Depression was assessed using questions based on the World Mental Health Survey version of the Composite International Diagnostic Interview. Specifically, past 12-month depression related to the duration and persistence of depressive symptoms. Algorithms based on DSM-IV (American Psychiatric Association., 1994) used in previous WHS publications were employed (Cifuentes et al., Reference Cifuentes, Sembajwe, Tak, Gore, Kriebel and Punnett2008; Loerbroks et al., Reference Loerbroks, Herr, Subramanian and Bosch2012). Respondents were first asked five questions. Those who answered ‘Yes’ to four of them were considered as possibly having depression or a major depressive episode. Specifically, respondents were asked: ‘During the last 12 months have you ever experienced…’: (a) A period lasting several days when you felt sad, empty or depressed? (b) A period lasting several days when you lost interest in most things you usually enjoy such as hobbies, personal relationships or work? (c) A period lasting several days when you have been feeling your energy level decreased or that you were tired all the time? (d) Did you lose your appetite? (e) Did you notice any slowing down in your thinking?’. Among those with possible depression, individuals who further responded ‘Yes’ to both of the following questions were classified as having depression: (a) Was this period for more than 2 weeks? (b) Was this period most of the day, nearly every day?

Injury

Experience of a road traffic accident was assessed with the question ‘In the past 12 months, have you been involved in a road traffic accident where you suffered from bodily injury?

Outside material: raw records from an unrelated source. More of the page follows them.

$ cat src/rtl/prog_sop_array.sv
module prog_sop_array
    import sop_pkg::*;
#(
    parameter int N_IN   = 4,
    parameter int N_OUT  = 4,
    parameter int N_TERM = 16,
    localparam int CW    = max2(2 * N_IN, N_TERM),
    localparam int AW    = (max2(N_TERM, N_OUT) > 1) ? $clog2(max2(N_TERM, N_OUT)) : 1
) (
    input  logic            clk,
    input  logic            rst_n,
    input  logic            mode_grouped,
    input  logic            cfg_we,
    input  logic            cfg_plane,
    input  logic [AW-1:0]   cfg_addr,
    input  logic [CW-1:0]   cfg_wdata,
    output logic [CW-1:0]   cfg_rdata,
    input  logic [N_IN-1:0] lit_in,
    output logic [N_OUT-1:0] f_out
);
    logic [N_OUT*N_TERM-1:0]  grp_flat;
    logic [N_TERM*2*N_IN-1:0] pers_flat;
    logic [N_OUT*N_TERM-1:0]  mask_flat;
    logic [N_TERM-1:0]        term_v;

    sop_group_map #(.N_OUT(N_OUT), .N_TERM(N_TERM)) grp_i (
        .grp_flat (grp_flat)
    );

    sop_cfg_store #(.N_IN(N_IN), .N_OUT(N_OUT), .N_TERM(N_TERM), .CW(CW), .AW(AW)) cfg_i (
        .clk          (clk),
        .rst_n        (rst_n),
        .mode_grouped (mode_grouped),
        .cfg_we       (cfg_we),
        .cfg_plane    (cfg_plane),
        .cfg_addr     (cfg_addr),
        .cfg_wdata    (cfg_wdata),
        .grp_flat     (grp_flat),
        .cfg_rdata    (cfg_rdata),
        .pers_flat    (pers_flat),
        .mask_flat    (mask_flat)
    );

    sop_and_plane #(.N_IN(N_IN), .N_TERM(N_TERM)) and_i (
        .clk       (clk),
        .rst_n     (rst_n),
        .lit_in    (lit_in),
        .pers_flat (pers_flat),
        .term_v    (term_v)
    );

    sop_or_plane #(.N_OUT(N_OUT), .N_TERM(N_TERM)) or_i (
        .clk          (clk),
        .rst_n        (rst_n),
        .mode_grouped (mode_grouped),
        .term_v       (term_v),
        .mask_flat    (mask_flat),
        .grp_flat     (grp_flat),
        .f_out        (f_out)
    );

    // the cycle after reset leaves nothing connected
    a_r1_reset_clear: assert property (@(posedge clk)
        !rst_n |=> (f_out == '0));
endmodule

This could have been an accident in which you were involved either as the occupant of a motor vehicle, or when you were riding a motorcycle or bicycle, or walking.’ Other (non-traffic) injuries were assessed with the question ‘In the past 12 months, have you suffered bodily injury that limited your everyday activities, due to a fall, burn, poisoning, submersion in water, or by a firearm, sharp weapon or an act of violence from another person?’ Both questions had ‘Yes’ and ‘No’ answer options. In the present study, both types of injury were combined in the category ‘Any injury’.

Control variables

The control variables were selected based on past literature on factors associated with depression and/or injury (Clausen et al., Reference Clausen, Martinez, Towers, Greenfield and Kowal2015) and included sex, age, wealth, highest level of education achieved (< or ⩾ secondary: where secondary education or higher referred to secondary school completed, high school completed, college/pre-university/university completed and postgraduate degree completed), setting (rural or urban) and lifetime alcohol consumption which was assessed with a question that asked ‘Have you ever consumed a drink that contains alcohol (such as beer, wine, etc.)?’ with ‘Yes’ or ‘No’ answer options. All respondents who answered yes were classified as lifetime alcohol users. Cross-country wealth quintiles were created using principal component analysis based on 15–20 assets selected to be relevant to the country concerned. Information on smoking was obtained with a question which asked, ‘Do you currently smoke any tobacco products such as cigarettes, cigars, or pipes?’ Those who answered affirmatively were classified as current smokers.

Statistical analysis

Statistical analyses were performed with Stata 14.1 (Stata Corp LP, College Station, Texas). The age- and sex-adjusted prevalence of traffic injury, other (non-traffic) injury, any injury, and depression was calculated using the United Nations population pyramids for the year 2010. The difference in sample characteristics by any injury was tested with Chi-squared tests. Multivariable logistic regression analysis was conducted to assess the association between injury (traffic injury, other injury, any injury) (exposure) and depression (outcome) across countries while adjusting for age, sex, wealth, education, setting (rural/urban), alcohol consumption and smoking. In order to assess between-country heterogeneity in the association between injury and depression, we calculated Higgins's I 2 which represents the degree of heterogeneity that is not explained by sampling error with a value of 25% often considered as low, 50% as moderate and 75% as high heterogeneity (Higgins et al., Reference Higgins, Thompson, Deeks and Altman2003). A pooled estimate was obtained by combining the estimates for each country into a fixed effect meta-analysis (overall and by country-income level). Heterogeneity between groups by country-income level was tested with Cochran's Q tests.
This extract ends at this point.